However, after further research, we found a description of this quilt in the Williamstown Chronicle of 2 November, 1918 stating that it featured “19 large and 14 small crosses in red … wrought in white thread the names of leading townspeople”, which did not match our quilt, so this ruled this organisation out as the makers of our quilt. 
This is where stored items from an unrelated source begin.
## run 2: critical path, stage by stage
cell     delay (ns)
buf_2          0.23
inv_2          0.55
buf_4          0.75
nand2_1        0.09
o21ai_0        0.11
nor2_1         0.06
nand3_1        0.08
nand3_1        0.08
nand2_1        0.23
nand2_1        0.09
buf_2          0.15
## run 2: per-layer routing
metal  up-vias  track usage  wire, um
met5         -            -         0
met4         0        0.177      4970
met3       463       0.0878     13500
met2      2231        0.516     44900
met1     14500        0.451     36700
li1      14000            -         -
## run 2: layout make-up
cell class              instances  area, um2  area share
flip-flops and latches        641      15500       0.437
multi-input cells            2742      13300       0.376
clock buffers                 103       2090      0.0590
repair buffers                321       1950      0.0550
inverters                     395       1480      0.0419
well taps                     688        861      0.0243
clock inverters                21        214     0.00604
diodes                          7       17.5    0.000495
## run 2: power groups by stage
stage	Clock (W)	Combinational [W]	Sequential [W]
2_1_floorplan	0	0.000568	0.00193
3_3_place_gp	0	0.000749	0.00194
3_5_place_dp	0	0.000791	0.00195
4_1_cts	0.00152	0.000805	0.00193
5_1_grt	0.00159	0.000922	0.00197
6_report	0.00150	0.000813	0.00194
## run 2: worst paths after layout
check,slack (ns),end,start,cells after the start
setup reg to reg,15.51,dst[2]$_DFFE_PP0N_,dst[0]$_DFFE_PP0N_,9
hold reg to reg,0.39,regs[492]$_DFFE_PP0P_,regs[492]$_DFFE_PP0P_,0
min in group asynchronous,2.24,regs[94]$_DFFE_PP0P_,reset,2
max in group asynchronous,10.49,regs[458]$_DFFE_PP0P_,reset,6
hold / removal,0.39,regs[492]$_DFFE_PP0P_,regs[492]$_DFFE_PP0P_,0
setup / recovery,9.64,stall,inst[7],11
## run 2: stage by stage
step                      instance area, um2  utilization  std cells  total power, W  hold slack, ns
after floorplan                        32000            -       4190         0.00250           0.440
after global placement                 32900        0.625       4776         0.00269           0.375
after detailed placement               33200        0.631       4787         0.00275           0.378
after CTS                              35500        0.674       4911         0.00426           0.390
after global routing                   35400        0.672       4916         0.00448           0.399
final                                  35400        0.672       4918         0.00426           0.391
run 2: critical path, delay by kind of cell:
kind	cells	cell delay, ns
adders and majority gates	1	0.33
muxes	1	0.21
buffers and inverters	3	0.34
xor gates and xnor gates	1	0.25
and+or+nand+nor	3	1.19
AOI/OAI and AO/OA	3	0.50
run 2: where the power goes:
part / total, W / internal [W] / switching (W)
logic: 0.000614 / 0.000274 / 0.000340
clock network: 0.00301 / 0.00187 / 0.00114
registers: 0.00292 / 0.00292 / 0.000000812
The 14th Battalion Comforts Fund


So, we then had to start again, and went back to the drawing board. Given that we knew that Captain Stewart Murray Hansen had definitely supplied the signatures of some of the men and women he served with or met overseas, and that it had been his mother, Mrs Agnes Hansen’s idea for Stewart to collect the signatures, we starting trawling through Trove again. 

 

We then found that Mrs Hansen had been a committee member of another group called The 14th Battalion Comforts Fund, established to raise funds in support of the servicemen that were part of the 14th Battalion.

 

This fundraising group had been established in September, 1916 with the authority of the Defence Department. Miss Dare, the sister of Lieutenant-Colonel C.M.M. Dare, D.S.O., the commanding officer of the 14th Battalion, called a meeting of the mothers, wives and friends of the battalion and a committee was established.

The Committee running the fund were featured in Punch, Melbourne in August, 1917 listing all of their names and their photos.


Top Row – Mrs. Wallace-Crabbe (President), Mrs. A. Gillison (Vice-President), Mrs. Clive Connollv (Hon. Sec.), Miss M. G. M. Boyle (Asst. Hon. Sec.), Mrs. F. H. Wright (Committee), Miss N. Boyle (Committee).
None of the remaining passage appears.